=== WORK REQUEST ===
Pull out every line with the word "indexed" from the entries below.
───── RAW DATA ─────
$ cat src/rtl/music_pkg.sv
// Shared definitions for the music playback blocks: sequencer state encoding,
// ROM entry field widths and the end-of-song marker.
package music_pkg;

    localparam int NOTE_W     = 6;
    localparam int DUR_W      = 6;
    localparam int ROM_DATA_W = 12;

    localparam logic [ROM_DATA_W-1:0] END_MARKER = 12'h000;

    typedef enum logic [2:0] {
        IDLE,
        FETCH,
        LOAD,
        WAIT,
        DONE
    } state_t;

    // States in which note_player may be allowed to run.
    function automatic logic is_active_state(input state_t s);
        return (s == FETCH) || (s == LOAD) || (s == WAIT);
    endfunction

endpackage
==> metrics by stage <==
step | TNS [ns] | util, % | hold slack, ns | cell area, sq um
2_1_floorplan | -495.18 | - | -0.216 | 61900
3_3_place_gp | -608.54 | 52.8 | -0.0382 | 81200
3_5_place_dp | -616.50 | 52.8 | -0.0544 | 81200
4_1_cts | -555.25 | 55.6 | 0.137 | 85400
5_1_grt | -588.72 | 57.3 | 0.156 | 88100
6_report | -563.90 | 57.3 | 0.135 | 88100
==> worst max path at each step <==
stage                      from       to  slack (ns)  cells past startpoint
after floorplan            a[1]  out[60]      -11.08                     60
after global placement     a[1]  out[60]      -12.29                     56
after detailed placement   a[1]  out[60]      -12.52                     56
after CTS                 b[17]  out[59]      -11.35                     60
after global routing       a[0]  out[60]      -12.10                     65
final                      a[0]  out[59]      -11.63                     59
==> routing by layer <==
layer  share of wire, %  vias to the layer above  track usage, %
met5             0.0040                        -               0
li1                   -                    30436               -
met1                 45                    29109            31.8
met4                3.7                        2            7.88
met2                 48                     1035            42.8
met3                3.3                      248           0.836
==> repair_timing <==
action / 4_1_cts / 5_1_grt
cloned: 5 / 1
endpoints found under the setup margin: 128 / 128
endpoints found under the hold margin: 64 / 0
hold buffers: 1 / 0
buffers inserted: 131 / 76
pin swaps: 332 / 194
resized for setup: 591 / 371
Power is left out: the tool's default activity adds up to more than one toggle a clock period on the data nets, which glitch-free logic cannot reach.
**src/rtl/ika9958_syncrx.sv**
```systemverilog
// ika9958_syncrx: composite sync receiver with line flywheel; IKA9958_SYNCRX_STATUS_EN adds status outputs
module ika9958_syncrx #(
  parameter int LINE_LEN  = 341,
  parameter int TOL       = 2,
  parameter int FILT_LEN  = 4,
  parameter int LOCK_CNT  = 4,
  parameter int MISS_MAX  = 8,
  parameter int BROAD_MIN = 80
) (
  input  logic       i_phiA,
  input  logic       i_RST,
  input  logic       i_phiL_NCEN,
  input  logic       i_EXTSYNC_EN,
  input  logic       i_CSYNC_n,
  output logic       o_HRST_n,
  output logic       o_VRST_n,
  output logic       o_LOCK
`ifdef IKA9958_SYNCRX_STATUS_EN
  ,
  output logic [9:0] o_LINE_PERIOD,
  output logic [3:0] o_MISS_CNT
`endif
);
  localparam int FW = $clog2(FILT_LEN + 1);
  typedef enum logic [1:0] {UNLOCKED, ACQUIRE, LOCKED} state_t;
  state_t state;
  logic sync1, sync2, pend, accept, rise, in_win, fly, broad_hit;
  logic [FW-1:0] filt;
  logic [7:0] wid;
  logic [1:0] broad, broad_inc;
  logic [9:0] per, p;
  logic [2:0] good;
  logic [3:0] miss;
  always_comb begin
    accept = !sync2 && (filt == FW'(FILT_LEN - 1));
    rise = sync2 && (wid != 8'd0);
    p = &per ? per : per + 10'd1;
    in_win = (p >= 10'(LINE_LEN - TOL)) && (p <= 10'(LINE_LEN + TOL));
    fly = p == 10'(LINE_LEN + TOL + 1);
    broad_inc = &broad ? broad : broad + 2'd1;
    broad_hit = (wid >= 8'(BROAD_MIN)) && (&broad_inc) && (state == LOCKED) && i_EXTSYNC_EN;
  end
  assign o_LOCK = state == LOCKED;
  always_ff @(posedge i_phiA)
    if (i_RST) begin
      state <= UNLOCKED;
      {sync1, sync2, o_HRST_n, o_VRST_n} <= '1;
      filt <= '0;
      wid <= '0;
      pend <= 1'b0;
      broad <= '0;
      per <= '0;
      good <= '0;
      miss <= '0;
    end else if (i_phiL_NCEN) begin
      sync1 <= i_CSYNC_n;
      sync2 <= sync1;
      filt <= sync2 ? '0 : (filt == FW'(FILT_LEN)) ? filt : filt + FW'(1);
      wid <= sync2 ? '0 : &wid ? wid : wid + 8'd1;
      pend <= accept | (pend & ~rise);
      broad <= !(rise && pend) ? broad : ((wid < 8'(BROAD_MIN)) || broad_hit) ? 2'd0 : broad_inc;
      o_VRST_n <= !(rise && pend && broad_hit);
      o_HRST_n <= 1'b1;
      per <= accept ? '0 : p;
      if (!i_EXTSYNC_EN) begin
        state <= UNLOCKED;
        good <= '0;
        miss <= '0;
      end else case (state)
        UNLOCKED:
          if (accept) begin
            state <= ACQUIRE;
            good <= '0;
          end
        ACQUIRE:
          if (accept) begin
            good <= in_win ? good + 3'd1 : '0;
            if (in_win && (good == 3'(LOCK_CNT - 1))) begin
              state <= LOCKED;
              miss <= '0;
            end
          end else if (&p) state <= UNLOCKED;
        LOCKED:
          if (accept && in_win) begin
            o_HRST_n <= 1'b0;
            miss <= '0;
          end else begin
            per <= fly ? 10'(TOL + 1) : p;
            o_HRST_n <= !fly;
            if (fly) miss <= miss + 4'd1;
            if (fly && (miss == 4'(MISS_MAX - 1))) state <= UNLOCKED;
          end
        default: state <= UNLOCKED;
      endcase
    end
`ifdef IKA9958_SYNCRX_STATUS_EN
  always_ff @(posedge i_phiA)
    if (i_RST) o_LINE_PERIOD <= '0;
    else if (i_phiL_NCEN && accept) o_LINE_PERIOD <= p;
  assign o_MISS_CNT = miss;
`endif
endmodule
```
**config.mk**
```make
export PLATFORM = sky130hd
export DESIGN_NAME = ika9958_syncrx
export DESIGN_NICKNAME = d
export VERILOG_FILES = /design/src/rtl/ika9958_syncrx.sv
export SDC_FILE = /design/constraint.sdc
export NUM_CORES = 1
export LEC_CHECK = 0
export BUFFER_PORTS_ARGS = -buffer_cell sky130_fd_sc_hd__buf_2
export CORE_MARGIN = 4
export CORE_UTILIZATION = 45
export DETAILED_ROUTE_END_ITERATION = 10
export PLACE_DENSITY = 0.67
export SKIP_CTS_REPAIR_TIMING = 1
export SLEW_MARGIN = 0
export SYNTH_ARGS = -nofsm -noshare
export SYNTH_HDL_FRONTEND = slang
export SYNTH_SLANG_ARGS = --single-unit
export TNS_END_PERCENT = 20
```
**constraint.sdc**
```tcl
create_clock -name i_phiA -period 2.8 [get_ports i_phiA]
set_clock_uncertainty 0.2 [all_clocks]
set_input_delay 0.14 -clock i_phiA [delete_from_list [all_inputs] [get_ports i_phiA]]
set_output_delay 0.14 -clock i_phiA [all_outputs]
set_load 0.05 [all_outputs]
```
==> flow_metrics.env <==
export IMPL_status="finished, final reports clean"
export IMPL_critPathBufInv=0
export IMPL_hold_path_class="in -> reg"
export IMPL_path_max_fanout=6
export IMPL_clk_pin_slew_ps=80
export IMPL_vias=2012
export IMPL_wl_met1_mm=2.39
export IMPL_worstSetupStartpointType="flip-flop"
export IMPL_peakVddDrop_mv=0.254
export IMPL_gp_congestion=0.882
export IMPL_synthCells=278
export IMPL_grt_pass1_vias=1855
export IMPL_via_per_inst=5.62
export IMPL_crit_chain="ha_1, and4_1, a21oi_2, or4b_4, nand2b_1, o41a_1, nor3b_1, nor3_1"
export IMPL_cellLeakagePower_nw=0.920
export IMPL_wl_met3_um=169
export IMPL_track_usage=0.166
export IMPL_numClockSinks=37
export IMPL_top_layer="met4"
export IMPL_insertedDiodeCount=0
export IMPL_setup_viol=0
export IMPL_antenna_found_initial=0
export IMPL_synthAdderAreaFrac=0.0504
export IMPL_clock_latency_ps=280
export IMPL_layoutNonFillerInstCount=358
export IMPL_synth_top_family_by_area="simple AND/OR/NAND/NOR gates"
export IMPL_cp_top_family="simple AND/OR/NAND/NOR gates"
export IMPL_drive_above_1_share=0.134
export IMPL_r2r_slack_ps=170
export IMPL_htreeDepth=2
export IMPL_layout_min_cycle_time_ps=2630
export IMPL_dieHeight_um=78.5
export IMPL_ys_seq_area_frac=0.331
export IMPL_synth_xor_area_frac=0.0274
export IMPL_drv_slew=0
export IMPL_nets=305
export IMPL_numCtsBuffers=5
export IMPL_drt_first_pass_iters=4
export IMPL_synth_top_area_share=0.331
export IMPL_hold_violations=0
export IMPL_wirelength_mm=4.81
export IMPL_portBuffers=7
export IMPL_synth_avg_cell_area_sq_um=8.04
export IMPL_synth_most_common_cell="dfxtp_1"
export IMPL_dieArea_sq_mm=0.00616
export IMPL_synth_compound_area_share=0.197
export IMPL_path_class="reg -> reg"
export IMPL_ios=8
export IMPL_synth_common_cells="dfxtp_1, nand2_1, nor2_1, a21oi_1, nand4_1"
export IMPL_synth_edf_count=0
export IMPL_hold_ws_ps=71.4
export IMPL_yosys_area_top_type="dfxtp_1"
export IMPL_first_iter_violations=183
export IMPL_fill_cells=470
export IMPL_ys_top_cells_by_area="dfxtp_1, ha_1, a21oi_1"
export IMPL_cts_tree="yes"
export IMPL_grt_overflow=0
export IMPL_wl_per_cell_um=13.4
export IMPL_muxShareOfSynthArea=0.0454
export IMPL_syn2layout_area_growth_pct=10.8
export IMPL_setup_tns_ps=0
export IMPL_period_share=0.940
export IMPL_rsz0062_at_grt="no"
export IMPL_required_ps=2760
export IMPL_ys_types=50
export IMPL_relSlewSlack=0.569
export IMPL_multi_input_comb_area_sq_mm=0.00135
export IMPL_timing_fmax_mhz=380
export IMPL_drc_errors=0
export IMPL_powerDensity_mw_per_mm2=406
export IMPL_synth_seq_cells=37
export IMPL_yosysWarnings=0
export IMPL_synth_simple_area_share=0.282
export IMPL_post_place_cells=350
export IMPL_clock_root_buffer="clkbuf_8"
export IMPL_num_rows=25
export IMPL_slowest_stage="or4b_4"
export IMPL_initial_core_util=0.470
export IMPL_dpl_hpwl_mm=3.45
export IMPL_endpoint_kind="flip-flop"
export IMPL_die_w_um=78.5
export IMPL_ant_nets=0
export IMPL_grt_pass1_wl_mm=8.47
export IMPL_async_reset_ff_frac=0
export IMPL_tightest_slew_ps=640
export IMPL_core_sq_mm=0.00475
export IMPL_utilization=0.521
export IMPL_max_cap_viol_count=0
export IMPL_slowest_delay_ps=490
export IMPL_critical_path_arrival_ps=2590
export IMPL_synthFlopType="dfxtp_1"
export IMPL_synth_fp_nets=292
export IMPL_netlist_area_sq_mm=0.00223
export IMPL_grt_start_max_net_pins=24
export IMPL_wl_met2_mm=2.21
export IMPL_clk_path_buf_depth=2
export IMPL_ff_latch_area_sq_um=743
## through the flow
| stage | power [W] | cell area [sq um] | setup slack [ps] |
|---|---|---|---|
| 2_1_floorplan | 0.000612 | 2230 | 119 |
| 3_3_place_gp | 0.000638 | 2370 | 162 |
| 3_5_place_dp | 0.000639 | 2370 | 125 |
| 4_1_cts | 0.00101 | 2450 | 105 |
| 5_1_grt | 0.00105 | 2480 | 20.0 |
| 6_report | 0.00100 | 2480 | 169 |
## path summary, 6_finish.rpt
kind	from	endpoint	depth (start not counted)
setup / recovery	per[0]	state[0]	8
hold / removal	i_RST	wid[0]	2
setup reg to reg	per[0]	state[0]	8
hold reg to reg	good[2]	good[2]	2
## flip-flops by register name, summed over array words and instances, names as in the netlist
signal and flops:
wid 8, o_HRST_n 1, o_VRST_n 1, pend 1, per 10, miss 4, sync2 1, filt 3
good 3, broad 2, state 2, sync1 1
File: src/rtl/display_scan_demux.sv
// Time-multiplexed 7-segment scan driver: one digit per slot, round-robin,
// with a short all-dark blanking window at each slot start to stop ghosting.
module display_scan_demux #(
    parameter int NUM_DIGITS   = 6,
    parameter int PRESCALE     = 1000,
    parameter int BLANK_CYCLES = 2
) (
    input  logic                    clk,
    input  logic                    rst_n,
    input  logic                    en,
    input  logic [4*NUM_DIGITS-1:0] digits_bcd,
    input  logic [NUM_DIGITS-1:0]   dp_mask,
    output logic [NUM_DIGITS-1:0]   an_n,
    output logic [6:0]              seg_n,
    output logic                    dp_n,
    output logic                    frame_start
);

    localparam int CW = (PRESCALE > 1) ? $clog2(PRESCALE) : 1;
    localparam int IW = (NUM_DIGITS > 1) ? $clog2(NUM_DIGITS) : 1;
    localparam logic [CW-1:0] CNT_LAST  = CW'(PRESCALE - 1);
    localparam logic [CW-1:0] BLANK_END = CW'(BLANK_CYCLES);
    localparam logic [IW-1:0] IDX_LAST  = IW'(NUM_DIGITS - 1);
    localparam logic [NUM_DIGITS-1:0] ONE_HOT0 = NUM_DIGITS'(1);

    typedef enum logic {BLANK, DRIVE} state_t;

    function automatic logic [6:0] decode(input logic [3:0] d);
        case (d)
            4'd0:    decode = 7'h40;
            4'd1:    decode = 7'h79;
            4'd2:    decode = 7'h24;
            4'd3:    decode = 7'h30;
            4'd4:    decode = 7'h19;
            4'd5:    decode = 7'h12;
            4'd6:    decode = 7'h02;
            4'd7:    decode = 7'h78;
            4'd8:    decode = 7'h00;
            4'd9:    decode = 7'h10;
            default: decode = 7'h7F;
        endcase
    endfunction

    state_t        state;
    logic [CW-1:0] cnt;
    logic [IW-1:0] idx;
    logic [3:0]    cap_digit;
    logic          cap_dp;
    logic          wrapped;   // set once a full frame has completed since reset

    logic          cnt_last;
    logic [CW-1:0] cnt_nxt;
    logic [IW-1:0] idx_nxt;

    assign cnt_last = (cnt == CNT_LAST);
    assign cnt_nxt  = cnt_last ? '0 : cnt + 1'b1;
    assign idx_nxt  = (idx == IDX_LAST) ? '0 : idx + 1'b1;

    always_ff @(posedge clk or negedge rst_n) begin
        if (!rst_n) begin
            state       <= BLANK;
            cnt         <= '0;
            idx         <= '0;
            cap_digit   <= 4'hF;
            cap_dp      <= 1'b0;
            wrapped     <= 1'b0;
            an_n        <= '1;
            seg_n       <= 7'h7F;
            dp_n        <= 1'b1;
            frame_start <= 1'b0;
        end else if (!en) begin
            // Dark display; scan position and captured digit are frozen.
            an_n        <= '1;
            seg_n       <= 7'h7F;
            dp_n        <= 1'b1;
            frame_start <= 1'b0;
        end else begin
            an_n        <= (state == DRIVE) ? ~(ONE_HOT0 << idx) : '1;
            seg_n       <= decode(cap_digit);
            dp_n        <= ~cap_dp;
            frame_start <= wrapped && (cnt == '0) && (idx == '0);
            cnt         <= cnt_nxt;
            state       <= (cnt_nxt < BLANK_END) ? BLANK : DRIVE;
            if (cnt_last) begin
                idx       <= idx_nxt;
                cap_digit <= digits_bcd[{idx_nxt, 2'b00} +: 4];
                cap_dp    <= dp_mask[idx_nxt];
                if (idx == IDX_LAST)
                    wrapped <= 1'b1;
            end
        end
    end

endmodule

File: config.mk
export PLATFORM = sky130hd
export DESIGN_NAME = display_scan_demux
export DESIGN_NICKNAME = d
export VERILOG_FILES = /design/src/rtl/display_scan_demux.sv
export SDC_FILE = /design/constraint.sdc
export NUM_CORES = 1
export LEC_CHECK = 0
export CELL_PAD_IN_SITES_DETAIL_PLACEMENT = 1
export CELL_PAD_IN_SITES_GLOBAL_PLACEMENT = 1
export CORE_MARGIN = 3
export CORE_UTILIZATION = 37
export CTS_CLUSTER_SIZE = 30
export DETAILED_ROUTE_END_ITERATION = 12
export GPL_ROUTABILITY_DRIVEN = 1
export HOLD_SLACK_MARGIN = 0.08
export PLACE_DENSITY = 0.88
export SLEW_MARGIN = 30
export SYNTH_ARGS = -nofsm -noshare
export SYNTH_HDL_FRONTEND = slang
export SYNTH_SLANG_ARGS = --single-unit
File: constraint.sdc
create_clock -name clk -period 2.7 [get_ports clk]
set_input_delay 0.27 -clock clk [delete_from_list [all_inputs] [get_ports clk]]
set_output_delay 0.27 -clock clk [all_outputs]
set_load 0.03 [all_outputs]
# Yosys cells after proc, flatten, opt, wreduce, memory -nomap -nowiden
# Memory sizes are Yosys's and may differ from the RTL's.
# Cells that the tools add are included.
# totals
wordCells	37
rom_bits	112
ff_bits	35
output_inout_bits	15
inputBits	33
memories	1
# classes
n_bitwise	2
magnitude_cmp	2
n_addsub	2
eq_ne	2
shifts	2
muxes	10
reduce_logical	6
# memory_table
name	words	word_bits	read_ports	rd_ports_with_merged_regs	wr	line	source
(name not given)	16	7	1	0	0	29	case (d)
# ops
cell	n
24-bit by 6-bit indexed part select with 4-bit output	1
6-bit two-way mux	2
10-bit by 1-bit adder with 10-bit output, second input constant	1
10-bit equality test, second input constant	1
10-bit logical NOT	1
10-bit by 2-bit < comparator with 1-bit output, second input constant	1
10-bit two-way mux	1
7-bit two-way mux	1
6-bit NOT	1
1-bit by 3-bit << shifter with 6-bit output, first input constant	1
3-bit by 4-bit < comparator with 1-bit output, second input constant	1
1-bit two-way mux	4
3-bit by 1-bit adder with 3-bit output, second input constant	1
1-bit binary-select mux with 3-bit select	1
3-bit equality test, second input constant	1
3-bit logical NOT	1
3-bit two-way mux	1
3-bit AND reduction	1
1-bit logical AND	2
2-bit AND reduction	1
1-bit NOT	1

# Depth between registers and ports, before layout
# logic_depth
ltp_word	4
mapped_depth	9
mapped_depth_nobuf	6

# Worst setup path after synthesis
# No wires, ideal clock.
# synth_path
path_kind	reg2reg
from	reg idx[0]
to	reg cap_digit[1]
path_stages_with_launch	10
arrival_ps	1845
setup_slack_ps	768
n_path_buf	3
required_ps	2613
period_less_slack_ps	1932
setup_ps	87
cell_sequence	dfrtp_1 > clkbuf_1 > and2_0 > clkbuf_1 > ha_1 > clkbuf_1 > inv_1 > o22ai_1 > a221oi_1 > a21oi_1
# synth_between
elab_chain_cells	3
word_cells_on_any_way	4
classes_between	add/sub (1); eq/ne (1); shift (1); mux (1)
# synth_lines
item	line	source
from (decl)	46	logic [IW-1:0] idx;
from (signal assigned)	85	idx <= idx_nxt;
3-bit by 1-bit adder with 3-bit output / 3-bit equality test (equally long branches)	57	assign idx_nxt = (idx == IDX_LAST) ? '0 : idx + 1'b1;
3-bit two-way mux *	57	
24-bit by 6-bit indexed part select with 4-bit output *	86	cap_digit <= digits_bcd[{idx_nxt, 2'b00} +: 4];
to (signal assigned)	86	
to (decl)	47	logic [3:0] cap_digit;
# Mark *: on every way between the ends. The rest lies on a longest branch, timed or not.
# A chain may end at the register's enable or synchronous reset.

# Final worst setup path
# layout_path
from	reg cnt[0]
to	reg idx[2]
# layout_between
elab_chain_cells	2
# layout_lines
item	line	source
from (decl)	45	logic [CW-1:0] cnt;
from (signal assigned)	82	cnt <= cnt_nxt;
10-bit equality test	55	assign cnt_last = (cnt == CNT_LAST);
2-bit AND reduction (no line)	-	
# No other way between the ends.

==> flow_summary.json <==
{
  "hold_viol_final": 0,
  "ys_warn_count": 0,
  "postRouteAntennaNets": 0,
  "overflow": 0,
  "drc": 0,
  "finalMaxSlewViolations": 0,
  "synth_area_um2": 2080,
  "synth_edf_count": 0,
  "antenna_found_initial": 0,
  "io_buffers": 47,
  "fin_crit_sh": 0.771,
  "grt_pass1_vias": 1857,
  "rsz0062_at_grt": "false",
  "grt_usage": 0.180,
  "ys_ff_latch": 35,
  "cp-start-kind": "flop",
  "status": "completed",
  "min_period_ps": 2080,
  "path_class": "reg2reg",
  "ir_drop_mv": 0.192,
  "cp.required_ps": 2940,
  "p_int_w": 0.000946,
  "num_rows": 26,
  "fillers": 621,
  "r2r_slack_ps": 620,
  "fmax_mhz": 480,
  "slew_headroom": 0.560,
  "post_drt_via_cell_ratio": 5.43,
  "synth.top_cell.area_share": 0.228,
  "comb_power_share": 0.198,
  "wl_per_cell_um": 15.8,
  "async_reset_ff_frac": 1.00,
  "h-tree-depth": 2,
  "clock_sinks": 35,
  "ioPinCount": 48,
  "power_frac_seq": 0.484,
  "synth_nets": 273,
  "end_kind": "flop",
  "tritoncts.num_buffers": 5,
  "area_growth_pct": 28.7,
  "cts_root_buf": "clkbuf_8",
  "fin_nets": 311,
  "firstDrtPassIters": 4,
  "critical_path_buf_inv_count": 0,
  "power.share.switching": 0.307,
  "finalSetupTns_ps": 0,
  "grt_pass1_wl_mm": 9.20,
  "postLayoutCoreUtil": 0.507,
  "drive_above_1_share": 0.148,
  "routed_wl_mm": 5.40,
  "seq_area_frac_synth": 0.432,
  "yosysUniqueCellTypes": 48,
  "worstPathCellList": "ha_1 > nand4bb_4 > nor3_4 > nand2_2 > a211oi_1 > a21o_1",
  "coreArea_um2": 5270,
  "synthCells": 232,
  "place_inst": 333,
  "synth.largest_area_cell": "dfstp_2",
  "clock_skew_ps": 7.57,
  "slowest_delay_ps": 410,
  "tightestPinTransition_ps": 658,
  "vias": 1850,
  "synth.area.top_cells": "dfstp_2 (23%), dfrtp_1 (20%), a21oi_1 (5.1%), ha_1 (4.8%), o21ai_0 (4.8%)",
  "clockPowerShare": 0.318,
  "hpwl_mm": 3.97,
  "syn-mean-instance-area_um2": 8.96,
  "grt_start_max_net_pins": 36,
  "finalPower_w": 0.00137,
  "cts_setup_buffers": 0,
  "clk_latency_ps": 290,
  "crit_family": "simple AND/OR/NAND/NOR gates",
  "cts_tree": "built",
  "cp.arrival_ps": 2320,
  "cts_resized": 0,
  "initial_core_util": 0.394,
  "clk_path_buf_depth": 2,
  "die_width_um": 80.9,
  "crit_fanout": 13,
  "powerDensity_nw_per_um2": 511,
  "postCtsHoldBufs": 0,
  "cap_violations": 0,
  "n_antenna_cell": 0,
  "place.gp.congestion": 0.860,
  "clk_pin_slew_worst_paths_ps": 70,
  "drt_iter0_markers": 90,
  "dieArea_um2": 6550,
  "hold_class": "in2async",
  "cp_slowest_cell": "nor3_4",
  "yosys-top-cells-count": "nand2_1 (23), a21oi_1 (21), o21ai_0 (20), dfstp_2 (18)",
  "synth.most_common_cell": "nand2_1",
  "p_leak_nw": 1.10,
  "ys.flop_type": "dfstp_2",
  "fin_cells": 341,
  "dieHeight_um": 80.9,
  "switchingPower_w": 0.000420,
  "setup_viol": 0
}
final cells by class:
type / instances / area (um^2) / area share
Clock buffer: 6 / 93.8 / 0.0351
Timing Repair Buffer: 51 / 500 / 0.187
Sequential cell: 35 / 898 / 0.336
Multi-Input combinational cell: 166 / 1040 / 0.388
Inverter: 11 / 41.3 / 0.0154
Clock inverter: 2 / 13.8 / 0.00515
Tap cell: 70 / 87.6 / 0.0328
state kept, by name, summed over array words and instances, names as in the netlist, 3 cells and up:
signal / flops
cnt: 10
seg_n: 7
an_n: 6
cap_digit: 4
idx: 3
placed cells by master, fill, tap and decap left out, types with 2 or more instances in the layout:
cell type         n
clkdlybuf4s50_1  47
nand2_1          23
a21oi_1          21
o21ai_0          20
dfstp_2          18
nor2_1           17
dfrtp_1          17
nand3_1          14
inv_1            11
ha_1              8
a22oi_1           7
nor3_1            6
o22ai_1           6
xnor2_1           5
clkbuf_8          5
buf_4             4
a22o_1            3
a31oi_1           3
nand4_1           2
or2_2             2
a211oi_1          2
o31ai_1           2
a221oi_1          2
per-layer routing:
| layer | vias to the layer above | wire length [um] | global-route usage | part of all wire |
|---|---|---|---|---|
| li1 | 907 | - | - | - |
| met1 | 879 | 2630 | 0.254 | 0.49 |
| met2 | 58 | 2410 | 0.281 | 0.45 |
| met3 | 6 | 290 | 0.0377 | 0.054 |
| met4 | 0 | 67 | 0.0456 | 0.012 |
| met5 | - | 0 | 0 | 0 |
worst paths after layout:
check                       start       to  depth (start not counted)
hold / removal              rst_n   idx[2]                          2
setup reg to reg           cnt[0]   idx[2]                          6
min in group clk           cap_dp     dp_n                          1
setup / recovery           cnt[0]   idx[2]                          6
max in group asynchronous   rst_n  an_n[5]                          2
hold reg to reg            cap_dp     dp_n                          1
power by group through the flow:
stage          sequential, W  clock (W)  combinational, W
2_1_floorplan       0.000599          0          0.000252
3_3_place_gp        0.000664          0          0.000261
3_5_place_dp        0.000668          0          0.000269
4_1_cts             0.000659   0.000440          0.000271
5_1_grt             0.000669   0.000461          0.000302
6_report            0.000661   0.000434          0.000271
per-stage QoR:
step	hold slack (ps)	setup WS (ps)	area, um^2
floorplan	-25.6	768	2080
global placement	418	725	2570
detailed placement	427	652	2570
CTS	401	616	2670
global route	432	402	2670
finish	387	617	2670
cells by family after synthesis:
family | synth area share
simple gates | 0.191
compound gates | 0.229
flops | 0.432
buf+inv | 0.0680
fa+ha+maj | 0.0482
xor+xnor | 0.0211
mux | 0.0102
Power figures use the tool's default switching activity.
─────
=== TASK ANSWER ===
24-bit by 6-bit indexed part select with 4-bit output	1
24-bit by 6-bit indexed part select with 4-bit output *	86	cap_digit <= digits_bcd[{idx_nxt, 2'b00} +: 4];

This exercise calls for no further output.